El factor decisivo: el software de tu carrera
Antes de decidir, revisa qué programas exige tu plan de estudios. Diseño, arquitectura e ingenierías con software propietario (CAD, suites de Adobe, simuladores específicos) suelen requerir Windows. Carreras de informática, ciencia de datos o administración de sistemas funcionan igual de bien — y a menudo mejor — en Linux, donde las herramientas de desarrollo son nativas.
Hardware y presupuesto
Linux revive equipos que Windows moderno ya no soporta con fluidez. Un portátil de hace seis años con 8 GB de RAM puede funcionar perfectamente con una distribución ligera, lo que convierte a Linux en la opción más económica para presupuestos ajustados. Windows, por su parte, viene preinstalado en la mayoría de los equipos nuevos, sin costo adicional aparente.
La curva de aprendizaje
Las distribuciones actuales orientadas a escritorio se instalan en minutos y cubren el uso cotidiano — navegador, ofimática, multimedia — sin tocar la terminal. Aun así, cuando algo falla, resolverlo en Linux exige más disposición a investigar.
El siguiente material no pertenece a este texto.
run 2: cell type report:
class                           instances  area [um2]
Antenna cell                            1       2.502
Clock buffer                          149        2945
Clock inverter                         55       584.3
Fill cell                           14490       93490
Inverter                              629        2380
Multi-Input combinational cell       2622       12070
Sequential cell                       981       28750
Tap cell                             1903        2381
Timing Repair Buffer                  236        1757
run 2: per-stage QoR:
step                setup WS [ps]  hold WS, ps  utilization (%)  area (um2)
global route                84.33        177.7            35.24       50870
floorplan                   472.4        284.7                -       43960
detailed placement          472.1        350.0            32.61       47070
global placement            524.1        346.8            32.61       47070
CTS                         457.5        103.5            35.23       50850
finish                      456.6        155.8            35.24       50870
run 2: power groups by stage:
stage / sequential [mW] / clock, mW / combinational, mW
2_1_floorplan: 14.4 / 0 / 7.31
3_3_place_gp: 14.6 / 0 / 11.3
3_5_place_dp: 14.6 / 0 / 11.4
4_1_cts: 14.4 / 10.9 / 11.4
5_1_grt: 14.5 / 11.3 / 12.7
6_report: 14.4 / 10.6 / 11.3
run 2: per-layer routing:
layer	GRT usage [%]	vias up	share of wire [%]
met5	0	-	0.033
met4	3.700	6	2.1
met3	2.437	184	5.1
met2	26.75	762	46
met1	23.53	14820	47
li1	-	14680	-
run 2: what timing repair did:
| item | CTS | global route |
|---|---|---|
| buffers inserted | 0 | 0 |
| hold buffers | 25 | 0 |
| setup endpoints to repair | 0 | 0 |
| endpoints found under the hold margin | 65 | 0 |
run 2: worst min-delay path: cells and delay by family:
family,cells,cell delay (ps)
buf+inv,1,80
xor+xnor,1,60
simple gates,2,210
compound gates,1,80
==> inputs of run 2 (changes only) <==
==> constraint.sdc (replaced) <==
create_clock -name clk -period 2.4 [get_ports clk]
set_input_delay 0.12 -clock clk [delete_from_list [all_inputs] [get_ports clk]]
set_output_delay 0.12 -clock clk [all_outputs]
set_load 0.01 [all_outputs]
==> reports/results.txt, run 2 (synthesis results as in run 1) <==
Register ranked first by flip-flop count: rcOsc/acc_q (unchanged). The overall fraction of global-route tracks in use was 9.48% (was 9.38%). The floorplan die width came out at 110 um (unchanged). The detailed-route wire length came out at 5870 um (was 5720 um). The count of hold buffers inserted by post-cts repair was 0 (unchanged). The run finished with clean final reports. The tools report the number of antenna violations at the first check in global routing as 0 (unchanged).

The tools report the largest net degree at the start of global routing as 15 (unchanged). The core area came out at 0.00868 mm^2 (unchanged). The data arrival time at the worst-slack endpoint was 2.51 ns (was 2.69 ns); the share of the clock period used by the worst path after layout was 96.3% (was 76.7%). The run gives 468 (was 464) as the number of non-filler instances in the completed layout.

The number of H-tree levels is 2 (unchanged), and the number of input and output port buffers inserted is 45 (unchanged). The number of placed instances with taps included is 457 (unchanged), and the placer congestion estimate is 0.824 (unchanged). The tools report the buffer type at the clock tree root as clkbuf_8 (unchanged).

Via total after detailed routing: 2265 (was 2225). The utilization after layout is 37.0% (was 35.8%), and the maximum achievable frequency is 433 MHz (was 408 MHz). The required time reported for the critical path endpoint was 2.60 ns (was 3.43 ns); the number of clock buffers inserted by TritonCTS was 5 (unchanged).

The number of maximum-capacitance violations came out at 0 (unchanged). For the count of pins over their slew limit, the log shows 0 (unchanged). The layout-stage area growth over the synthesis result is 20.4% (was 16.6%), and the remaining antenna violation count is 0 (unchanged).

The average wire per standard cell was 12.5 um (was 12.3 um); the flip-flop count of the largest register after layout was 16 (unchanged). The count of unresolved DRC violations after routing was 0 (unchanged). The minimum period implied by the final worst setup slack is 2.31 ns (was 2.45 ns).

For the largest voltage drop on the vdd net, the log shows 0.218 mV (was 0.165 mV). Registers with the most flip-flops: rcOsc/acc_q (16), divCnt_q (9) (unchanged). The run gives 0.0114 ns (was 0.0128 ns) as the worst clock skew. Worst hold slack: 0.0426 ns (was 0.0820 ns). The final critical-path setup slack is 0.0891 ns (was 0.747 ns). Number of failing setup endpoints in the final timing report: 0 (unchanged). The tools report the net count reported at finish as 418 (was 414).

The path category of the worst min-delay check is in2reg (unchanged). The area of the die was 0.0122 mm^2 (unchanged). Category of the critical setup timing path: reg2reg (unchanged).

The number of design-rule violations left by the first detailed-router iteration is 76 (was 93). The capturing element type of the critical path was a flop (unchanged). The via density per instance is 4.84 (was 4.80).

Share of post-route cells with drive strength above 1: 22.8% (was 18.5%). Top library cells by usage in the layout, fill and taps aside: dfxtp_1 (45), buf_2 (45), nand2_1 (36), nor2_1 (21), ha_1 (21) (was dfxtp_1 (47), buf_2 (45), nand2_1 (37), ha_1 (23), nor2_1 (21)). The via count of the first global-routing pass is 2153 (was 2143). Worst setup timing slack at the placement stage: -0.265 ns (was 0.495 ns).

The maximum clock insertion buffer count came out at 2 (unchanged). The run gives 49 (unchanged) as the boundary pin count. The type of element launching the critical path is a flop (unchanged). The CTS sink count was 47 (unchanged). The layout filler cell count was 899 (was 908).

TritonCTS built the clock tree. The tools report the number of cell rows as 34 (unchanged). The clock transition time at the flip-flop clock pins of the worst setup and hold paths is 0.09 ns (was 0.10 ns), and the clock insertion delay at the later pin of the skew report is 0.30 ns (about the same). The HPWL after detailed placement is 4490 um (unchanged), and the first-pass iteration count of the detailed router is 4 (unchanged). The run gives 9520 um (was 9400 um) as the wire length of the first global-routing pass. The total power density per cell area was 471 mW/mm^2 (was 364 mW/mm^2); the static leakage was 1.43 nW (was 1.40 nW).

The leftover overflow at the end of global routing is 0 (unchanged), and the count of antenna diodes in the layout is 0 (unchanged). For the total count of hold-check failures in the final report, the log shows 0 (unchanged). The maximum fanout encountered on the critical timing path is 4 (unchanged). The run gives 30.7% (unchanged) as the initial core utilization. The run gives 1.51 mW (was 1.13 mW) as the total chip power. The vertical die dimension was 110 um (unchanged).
<file path="src/logic/script_loader_regs.vh">
`ifndef SCRIPT_LOADER_REGS_VH
`define SCRIPT_LOADER_REGS_VH
// Frame characters
`define CHR_START 8'h10
`define CHR_LF 8'h0a
`define CHR_CR 8'h0d
`define CHR_SP 8'h20
// Line rate
`define CLK_HZ 100000000
`define BAUD_DEFAULT 9600
// Store size
`define STORE_DEPTH 256
`define STORE_AW 8
// Status line length and reply lengths
`define STAT_LEN 8'd24
`define OK_LEN 8'd13
`define ERR_LEN 8'd16
`endif

</file>
<file path="src/logic/script_loader.v">
`timescale 1ns/100ps
`include "script_loader_regs.vh"
// What this block does
// - A low configuration-select pin at reset release puts the block in configuration mode.
// - In configuration mode the application run output stays low and only serial loading is serviced.
// - On entering configuration mode a text status line with version, script size and serial number is sent.
// - A received script with a matching checksum is committed to the store in place of the old one.
// - Byte 0x10 starts a download.
// - Each script byte arrives as two hex characters and is rebuilt into one binary byte.
// - Each pair is upper nibble first, upper-case letters for A to F.
// - Byte 0x0a ends the script data.
// - Four hex characters of checksum follow the line feed, most significant first.
// - The 16-bit sum of the script bytes is compared with the received checksum.
// - After a matching checksum a reply Download ok is sent and then a warm restart pulse is given; a mismatch gets Download error and no restart.
// - After reset the script store is empty.
// - The serial line runs at 9600 baud, 8 data bits, no parity, one stop bit.
module script_loader #(
  parameter CLK_HZ = `CLK_HZ,
  parameter BAUD = `BAUD_DEFAULT,
  parameter DEPTH = `STORE_DEPTH,
  parameter AW = `STORE_AW,
  parameter [7:0] FW_VER = 8'h12, // Arbitrary value
  parameter [31:0] SERIAL_NO = 32'h00000001 // Arbitrary value
) (
  input wire CORE_CLK_I,
  input wire SYS_RST_I,
  input wire CLK_EN_I,
  input wire CONFIG_SELECT_PIN_I,
  input wire RXD_I,
  input wire [AW-1:0] STORE_ADDR_I,
  output reg TXD_O,
  output reg TX_ENABLE_O,
  output reg CONFIG_MODE_O,
  output reg APP_RUN_O,
  output reg WARM_RESTART_O,
  output reg [AW:0] SCRIPT_LEN_O,
  output reg [7:0] STORE_DATA_O
);
localparam integer BIT_CYC = CLK_HZ / BAUD;
localparam integer HALF_CYC = BIT_CYC / 2;
localparam [1:0] M_BOOT = 2'h0, M_IDLE = 2'h1, M_DATA = 2'h2, M_SUM = 2'h3;
localparam [1:0] T_NONE = 2'h0, T_STAT = 2'h1, T_OK = 2'h2, T_ERR = 2'h3;
localparam [63:0] REPLY_HEAD = {8'h44, 8'h6f, 8'h77, 8'h6e, 8'h6c, 8'h6f, 8'h61, 8'h64};
localparam [8*`OK_LEN-1:0] OK_TEXT = {REPLY_HEAD, `CHR_SP, 8'h6f, 8'h6b, `CHR_CR, `CHR_LF};
localparam [8*`ERR_LEN-1:0] ERR_TEXT = {REPLY_HEAD, `CHR_SP, 8'h65, 8'h72, 8'h72, 8'h6f, 8'h72, `CHR_CR, `CHR_LF};

// ----------------------------------------------------------------
// Helpers
// ----------------------------------------------------------------
function is_hex;
  input [7:0] c;
  begin
    is_hex = (c >= 8'h30 && c <= 8'h39) || (c >= 8'h41 && c <= 8'h46);
  end
endfunction

function [3:0] hex_val;
  input [7:0] c;
  begin
    if (c <= 8'h39) begin
      hex_val = c[3:0];
    end else begin
      hex_val = c[3:0] + 4'h9;
    end
  end
endfunction

function [7:0] to_hex;
  input [3:0] n;
  begin
    if (n < 4'ha) begin
      to_hex = {4'h3, n};
    end else begin
      to_hex = {4'h0, n} + 8'h37;
    end
  end
endfunction

function [7:0] msg_char;
  input [1:0] kind;
  input [7:0] i;
  input [8*`STAT_LEN-1:0] stat;
  begin
    msg_char = `CHR_SP;
    if (kind == T_STAT && i < `STAT_LEN) begin
      msg_char = stat[8*(`STAT_LEN-8'd1-i) +: 8];
    end else if (kind == T_OK && i < `OK_LEN) begin
      msg_char = OK_TEXT[8*(`OK_LEN-8'd1-i) +: 8];
    end else if (kind == T_ERR && i < `ERR_LEN) begin
      msg_char = ERR_TEXT[8*(`ERR_LEN-8'd1-i) +: 8];
    end
  end
endfunction

// ----------------------------------------------------------------
// Storage
// ----------------------------------------------------------------
reg [7:0] store [0:DEPTH-1];
reg [7:0] stage [0:DEPTH-1];
reg [AW:0] stage_len;
reg [AW:0] copy_idx;
reg copying;

// ----------------------------------------------------------------
// Receiver
// ----------------------------------------------------------------
reg rx_busy;
reg [15:0] rx_cnt;
reg [3:0] rx_bit;
reg [7:0] rx_sh;
reg rx_stb;
reg [7:0] rx_byte;

always @(posedge CORE_CLK_I) begin
  if (SYS_RST_I) begin
    rx_busy <= 1'b0;
    rx_cnt <= 16'h0000;
    rx_bit <= 4'h0;
    rx_sh <= 8'h00;
    rx_stb <= 1'b0;
    rx_byte <= 8'h00;
  end else if (CLK_EN_I) begin
    rx_stb <= 1'b0;
    if (!rx_busy) begin
      if (!RXD_I) begin
        rx_busy <= 1'b1;
        rx_cnt <= HALF_CYC[15:0];
        rx_bit <= 4'h0;
      end
    end else if (rx_cnt != 16'h0000) begin
      rx_cnt <= rx_cnt - 16'h0001;
    end else begin
      rx_cnt <= BIT_CYC[15:0] - 16'h0001;
      rx_bit <= rx_bit + 4'h1;
      if (rx_bit == 4'h0 && RXD_I) begin
        rx_busy <= 1'b0;
      end else if (rx_bit >= 4'h1 && rx_bit <= 4'h8) begin
        rx_sh <= {RXD_I, rx_sh[7:1]};
      end else if (rx_bit == 4'h9) begin
        rx_busy <= 1'b0;
        rx_stb <= RXD_I;
        rx_byte <= rx_sh;
      end
    end
  end
end

// ----------------------------------------------------------------
// Transmitter and message sequencer
// ----------------------------------------------------------------
reg [1:0] tx_kind;
reg [7:0] tx_idx;
reg [15:0] tx_cnt;
reg [3:0] tx_bit;
reg [9:0] tx_sh;
reg tx_busy;
reg restart_due;
wire [7:0] tx_len = (tx_kind == T_STAT) ? `STAT_LEN : ((tx_kind == T_OK) ? `OK_LEN : `ERR_LEN);
wire [15:0] stat_size = {{(15-AW){1'b0}}, SCRIPT_LEN_O};
wire [8*`STAT_LEN-1:0] stat_text = {8'h56, to_hex(FW_VER[7:4]), to_hex(FW_VER[3:0]), `CHR_SP, 8'h53, 8'h3d,
  to_hex(stat_size[15:12]), to_hex(stat_size[11:8]), to_hex(stat_size[7:4]), to_hex(stat_size[3:0]), `CHR_SP,
  8'h4e, 8'h3d, to_hex(SERIAL_NO[31:28]), to_hex(SERIAL_NO[27:24]), to_hex(SERIAL_NO[23:20]),
  to_hex(SERIAL_NO[19:16]), to_hex(SERIAL_NO[15:12]), to_hex(SERIAL_NO[11:8]), to_hex(SERIAL_NO[7:4]),
  to_hex(SERIAL_NO[3:0]), `CHR_SP, `CHR_CR, `CHR_LF};

// ----------------------------------------------------------------
// Load control
// ----------------------------------------------------------------
reg [1:0] mode;
reg [3:0] hi_nib;
reg half;
reg [15:0] sum;
reg [15:0] rx_sum;
reg [1:0] sum_n;
wire hex_ok = is_hex(rx_byte);
wire [3:0] nib = hex_val(rx_byte);
wire [15:0] next_rx_sum = {rx_sum[11:0], nib};
reg start_tx;
reg [1:0] start_kind;

always @(posedge CORE_CLK_I) begin
  if (SYS_RST_I) begin
    mode <= M_BOOT;
    CONFIG_MODE_O <= 1'b0;
    APP_RUN_O <= 1'b0;
    half <= 1'b0;
    hi_nib <= 4'h0;
    sum <= 16'h0000;
    rx_sum <= 16'h0000;
    sum_n <= 2'h0;
    stage_len <= {(AW+1){1'b0}};
    SCRIPT_LEN_O <= {(AW+1){1'b0}};
    copying <= 1'b0;
    copy_idx <= {(AW+1){1'b0}};
    start_tx <= 1'b0;
    start_kind <= T_NONE;
    restart_due <= 1'b0;
  end else if (CLK_EN_I) begin
    start_tx <= 1'b0;
    if (copying) begin
      if (copy_idx == stage_len) begin
        copying <= 1'b0;
        SCRIPT_LEN_O <= stage_len;
      end else begin
        store[copy_idx[AW-1:0]] <= stage[copy_idx[AW-1:0]];
        copy_idx <= copy_idx + 1'b1;
      end
    end
    if (WARM_RESTART_O) begin
      restart_due <= 1'b0;
    end
    case (mode)
      M_BOOT: begin
        if (!APP_RUN_O) begin
          CONFIG_MODE_O <= ~CONFIG_SELECT_PIN_I;
          APP_RUN_O <= CONFIG_SELECT_PIN_I;
          if (!CONFIG_SELECT_PIN_I) begin
            mode <= M_IDLE;
            start_tx <= 1'b1;
            start_kind <= T_STAT;
          end
        end
      end
      M_IDLE: begin
        if (CONFIG_MODE_O && rx_stb && rx_byte == `CHR_START) begin
          mode <= M_DATA;
          half <= 1'b0;
          sum <= 16'h0000;
          stage_len <= {(AW+1){1'b0}};
        end
      end
      M_DATA: begin
        if (rx_stb) begin
          if (rx_byte == `CHR_LF && !half) begin
            mode <= M_SUM;
            sum_n <= 2'h0;
          end else if (!hex_ok) begin
            mode <= M_IDLE;
          end else if (!half) begin
            hi_nib <= nib;
            half <= 1'b1;
          end else begin
            half <= 1'b0;
            if (stage_len < DEPTH[AW:0]) begin
              stage[stage_len[AW-1:0]] <= {hi_nib, nib};
              stage_len <= stage_len + 1'b1;
            end
            sum <= sum + {8'h00, hi_nib, nib};
          end
        end
      end
      M_SUM: begin
        if (rx_stb) begin
          if (!hex_ok) begin
            mode <= M_IDLE;
          end else begin
            rx_sum <= next_rx_sum;
            sum_n <= sum_n + 2'h1;
            if (sum_n == 2'h3) begin
              mode <= M_IDLE;
              start_tx <= 1'b1;
              if (next_rx_sum == sum) begin
                start_kind <= T_OK;
                copying <= 1'b1;
                copy_idx <= {(AW+1){1'b0}};
                restart_due <= 1'b1;
              end else begin
                start_kind <= T_ERR;
              end
            end
          end
        end
      end
      default: mode <= M_BOOT;
    endcase
    if (WARM_RESTART_O) begin
      mode <= M_BOOT;
    end
  end
end

always @(posedge CORE_CLK_I) begin
  if (SYS_RST_I) begin
    TXD_O <= 1'b1;
    TX_ENABLE_O <= 1'b0;
    tx_kind <= T_NONE;
    tx_idx <= 8'h00;
    tx_cnt <= 16'h0000;
    tx_bit <= 4'h0;
    tx_sh <= 10'h3ff;
    tx_busy <= 1'b0;
    WARM_RESTART_O <= 1'b0;
    STORE_DATA_O <= 8'h00;
  end else if (CLK_EN_I) begin
    WARM_RESTART_O <= 1'b0;
    STORE_DATA_O <= store[STORE_ADDR_I];
    if (start_tx) begin
      tx_kind <= start_kind;
      tx_idx <= 8'h00;
    end else if (tx_busy) begin
      if (tx_cnt != 16'h0000) begin
        tx_cnt <= tx_cnt - 16'h0001;
      end else if (tx_bit == 4'h9) begin
        tx_busy <= 1'b0;
        TX_ENABLE_O <= 1'b0;
        tx_idx <= tx_idx + 8'h01;
      end else begin
        tx_cnt <= BIT_CYC[15:0] - 16'h0001;
        tx_bit <= tx_bit + 4'h1;
        TXD_O <= tx_sh[1];
        tx_sh <= {1'b1, tx_sh[9:1]};
      end
    end else if (tx_kind != T_NONE) begin
      if (tx_idx == tx_len) begin
        tx_kind <= T_NONE;
        WARM_RESTART_O <= restart_due && !copying;
      end else begin
        tx_sh <= {1'b1, msg_char(tx_kind, tx_idx, stat_text), 1'b0};
        TXD_O <= 1'b0;
        TX_ENABLE_O <= 1'b1;
        tx_busy <= 1'b1;
        tx_bit <= 4'h0;
        tx_cnt <= BIT_CYC[15:0] - 16'h0001;
      end
    end
  end
end

endmodule

</file>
Windows falla de formas más conocidas y con más soluciones documentadas en español.
La opción intermedia
No hace falta casarse con uno: el arranque dual y el subsistema de Linux en Windows (WSL) permiten combinar ambos mundos. Para un estudiante de tecnología, dominar los dos sistemas es, además, un punto extra en el currículum.
En resumen
Software propietario obligatorio: Windows. Desarrollo y presupuesto ajustado: Linux. Dudas: dual boot y a experimentar sin riesgo.